**REQUIRED ACTION**: Copy every line from the material below that holds "columns".

**DATA FOR PROCESSING**:
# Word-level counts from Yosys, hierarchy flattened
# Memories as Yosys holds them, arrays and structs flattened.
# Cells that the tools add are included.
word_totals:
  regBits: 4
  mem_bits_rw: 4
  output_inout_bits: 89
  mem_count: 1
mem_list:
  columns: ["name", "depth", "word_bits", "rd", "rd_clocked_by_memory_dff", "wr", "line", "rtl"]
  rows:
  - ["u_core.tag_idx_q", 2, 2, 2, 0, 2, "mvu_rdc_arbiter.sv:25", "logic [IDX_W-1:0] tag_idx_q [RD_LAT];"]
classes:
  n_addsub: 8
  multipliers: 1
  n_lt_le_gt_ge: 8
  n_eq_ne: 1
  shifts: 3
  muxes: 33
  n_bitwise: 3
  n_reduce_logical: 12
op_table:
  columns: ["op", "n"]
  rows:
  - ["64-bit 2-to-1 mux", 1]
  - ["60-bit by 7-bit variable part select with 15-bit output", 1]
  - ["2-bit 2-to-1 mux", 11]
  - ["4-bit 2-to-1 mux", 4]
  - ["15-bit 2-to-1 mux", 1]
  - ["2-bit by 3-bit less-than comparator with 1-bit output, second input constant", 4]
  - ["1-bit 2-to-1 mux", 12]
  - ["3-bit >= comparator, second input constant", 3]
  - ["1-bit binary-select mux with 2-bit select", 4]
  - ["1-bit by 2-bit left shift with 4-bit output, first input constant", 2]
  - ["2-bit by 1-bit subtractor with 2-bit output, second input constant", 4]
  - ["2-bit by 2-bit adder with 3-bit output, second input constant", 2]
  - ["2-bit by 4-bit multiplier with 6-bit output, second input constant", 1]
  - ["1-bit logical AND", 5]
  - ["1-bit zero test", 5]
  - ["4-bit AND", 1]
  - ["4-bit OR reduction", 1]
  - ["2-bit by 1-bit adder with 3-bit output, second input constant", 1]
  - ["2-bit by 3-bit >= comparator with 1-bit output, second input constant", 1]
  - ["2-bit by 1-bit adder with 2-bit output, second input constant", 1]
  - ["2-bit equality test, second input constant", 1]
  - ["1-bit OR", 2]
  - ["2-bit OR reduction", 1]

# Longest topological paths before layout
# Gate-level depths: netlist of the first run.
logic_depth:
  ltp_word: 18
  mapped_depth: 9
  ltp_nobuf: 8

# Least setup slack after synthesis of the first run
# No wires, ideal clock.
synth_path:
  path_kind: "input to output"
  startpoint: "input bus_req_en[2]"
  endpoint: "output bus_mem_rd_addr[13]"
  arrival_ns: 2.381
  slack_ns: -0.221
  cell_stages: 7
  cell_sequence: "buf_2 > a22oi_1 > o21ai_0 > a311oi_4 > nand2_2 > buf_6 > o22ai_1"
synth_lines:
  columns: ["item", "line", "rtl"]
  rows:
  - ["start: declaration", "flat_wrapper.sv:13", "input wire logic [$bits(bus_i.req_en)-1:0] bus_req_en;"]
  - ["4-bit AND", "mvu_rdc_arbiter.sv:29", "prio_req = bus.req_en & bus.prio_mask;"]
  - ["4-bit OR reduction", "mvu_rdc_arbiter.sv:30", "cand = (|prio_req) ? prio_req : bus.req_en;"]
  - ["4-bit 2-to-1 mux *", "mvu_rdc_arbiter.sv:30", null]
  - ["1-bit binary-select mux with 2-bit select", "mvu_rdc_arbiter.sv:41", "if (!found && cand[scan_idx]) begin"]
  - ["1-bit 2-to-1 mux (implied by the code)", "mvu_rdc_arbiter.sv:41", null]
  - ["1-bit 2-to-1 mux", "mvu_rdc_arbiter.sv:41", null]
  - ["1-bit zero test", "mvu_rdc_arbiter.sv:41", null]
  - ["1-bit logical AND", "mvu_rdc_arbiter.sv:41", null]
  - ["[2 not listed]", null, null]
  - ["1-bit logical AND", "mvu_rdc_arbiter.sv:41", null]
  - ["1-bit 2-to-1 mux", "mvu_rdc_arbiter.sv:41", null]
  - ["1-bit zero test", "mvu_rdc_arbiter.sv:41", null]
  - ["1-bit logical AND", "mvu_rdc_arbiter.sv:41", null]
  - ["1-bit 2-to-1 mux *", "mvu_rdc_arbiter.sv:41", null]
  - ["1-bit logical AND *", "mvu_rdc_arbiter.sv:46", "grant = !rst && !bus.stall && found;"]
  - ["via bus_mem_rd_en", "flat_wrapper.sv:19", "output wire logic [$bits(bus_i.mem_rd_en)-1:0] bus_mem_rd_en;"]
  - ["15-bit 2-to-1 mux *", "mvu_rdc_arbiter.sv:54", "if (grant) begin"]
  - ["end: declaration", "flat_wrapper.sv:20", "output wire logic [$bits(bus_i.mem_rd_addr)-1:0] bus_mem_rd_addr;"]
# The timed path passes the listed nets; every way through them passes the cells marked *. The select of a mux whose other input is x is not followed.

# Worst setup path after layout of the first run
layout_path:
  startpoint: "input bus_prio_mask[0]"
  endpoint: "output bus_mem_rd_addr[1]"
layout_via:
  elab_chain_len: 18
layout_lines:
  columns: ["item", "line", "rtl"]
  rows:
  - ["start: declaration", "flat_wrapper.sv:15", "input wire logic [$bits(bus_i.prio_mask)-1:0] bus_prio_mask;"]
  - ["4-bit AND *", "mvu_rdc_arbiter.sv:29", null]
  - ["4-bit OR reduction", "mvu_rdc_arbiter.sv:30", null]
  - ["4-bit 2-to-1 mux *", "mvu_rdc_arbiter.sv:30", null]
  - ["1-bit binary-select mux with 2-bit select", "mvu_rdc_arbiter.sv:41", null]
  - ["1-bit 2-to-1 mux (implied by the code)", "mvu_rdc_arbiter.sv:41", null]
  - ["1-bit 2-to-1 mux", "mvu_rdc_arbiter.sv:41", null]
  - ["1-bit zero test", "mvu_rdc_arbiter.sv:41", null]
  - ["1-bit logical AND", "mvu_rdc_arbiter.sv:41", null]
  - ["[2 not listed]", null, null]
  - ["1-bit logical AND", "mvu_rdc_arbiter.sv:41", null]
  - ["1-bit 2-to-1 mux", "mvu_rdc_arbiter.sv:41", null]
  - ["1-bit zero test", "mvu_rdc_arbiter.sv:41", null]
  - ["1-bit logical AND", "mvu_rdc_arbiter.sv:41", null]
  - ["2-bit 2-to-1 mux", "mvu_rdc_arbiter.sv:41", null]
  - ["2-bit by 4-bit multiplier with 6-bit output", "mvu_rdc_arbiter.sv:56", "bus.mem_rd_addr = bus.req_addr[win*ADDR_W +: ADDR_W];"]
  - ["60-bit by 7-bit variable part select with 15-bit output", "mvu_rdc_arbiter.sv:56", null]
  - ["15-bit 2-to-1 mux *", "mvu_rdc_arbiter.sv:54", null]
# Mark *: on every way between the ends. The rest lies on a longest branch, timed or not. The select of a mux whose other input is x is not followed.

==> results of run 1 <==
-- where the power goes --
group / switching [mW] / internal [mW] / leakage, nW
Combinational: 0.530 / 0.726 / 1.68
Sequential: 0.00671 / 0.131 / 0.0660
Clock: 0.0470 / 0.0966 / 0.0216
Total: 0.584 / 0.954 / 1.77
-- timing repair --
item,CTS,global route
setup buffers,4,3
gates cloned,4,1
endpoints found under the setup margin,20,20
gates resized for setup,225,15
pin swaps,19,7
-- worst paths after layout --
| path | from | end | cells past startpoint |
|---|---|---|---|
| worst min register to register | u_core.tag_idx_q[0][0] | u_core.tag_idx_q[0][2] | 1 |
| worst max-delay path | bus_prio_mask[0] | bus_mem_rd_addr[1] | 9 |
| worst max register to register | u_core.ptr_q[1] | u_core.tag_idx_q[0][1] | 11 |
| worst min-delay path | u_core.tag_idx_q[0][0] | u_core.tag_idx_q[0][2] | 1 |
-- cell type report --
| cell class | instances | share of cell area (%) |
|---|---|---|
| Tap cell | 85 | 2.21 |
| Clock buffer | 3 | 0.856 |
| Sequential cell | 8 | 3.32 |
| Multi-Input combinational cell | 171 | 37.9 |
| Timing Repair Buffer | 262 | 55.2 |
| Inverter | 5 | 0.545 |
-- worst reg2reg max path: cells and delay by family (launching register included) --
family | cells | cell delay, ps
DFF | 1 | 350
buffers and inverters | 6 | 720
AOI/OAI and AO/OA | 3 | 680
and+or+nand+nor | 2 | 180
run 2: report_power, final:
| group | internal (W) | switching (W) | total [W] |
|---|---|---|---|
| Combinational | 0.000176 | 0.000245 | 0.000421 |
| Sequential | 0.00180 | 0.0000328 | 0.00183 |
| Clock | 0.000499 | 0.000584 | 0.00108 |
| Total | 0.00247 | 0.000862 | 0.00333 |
==> config.mk <==
export PLATFORM = sky130hd
export DESIGN_NAME = div_unit_flat
export DESIGN_NICKNAME = d
export VERILOG_FILES = /design/src/rtl/div_unit_if.sv /design/src/rtl/div_unit.sv /design/src/flat_wrapper.sv
export SDC_FILE = /design/constraint.sdc
export NUM_CORES = 1
export LEC_CHECK = 0
export ABC_CLOCK_PERIOD_IN_PS = 7500
export CORE_MARGIN = 4
export CORE_UTILIZATION = 40
export DETAILED_ROUTE_END_ITERATION = 10
export GPL_ROUTABILITY_DRIVEN = 0
export SLEW_MARGIN = 20
export SYNTH_ARGS = -nofsm -noshare
export SYNTH_HDL_FRONTEND = slang
export SYNTH_SLANG_ARGS = --single-unit
==> constraint.sdc <==
create_clock -name clk -period 7.5 [get_ports clk]
set_input_delay 2.25 -clock clk [delete_from_list [all_inputs] [get_ports clk]]
set_output_delay 2.25 -clock clk [all_outputs]
set_load 0.01 [all_outputs]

**RESPONSE BOX**:
  columns: ["name", "depth", "word_bits", "rd", "rd_clocked_by_memory_dff", "wr", "line", "rtl"]
  columns: ["op", "n"]
  columns: ["item", "line", "rtl"]
  columns: ["item", "line", "rtl"]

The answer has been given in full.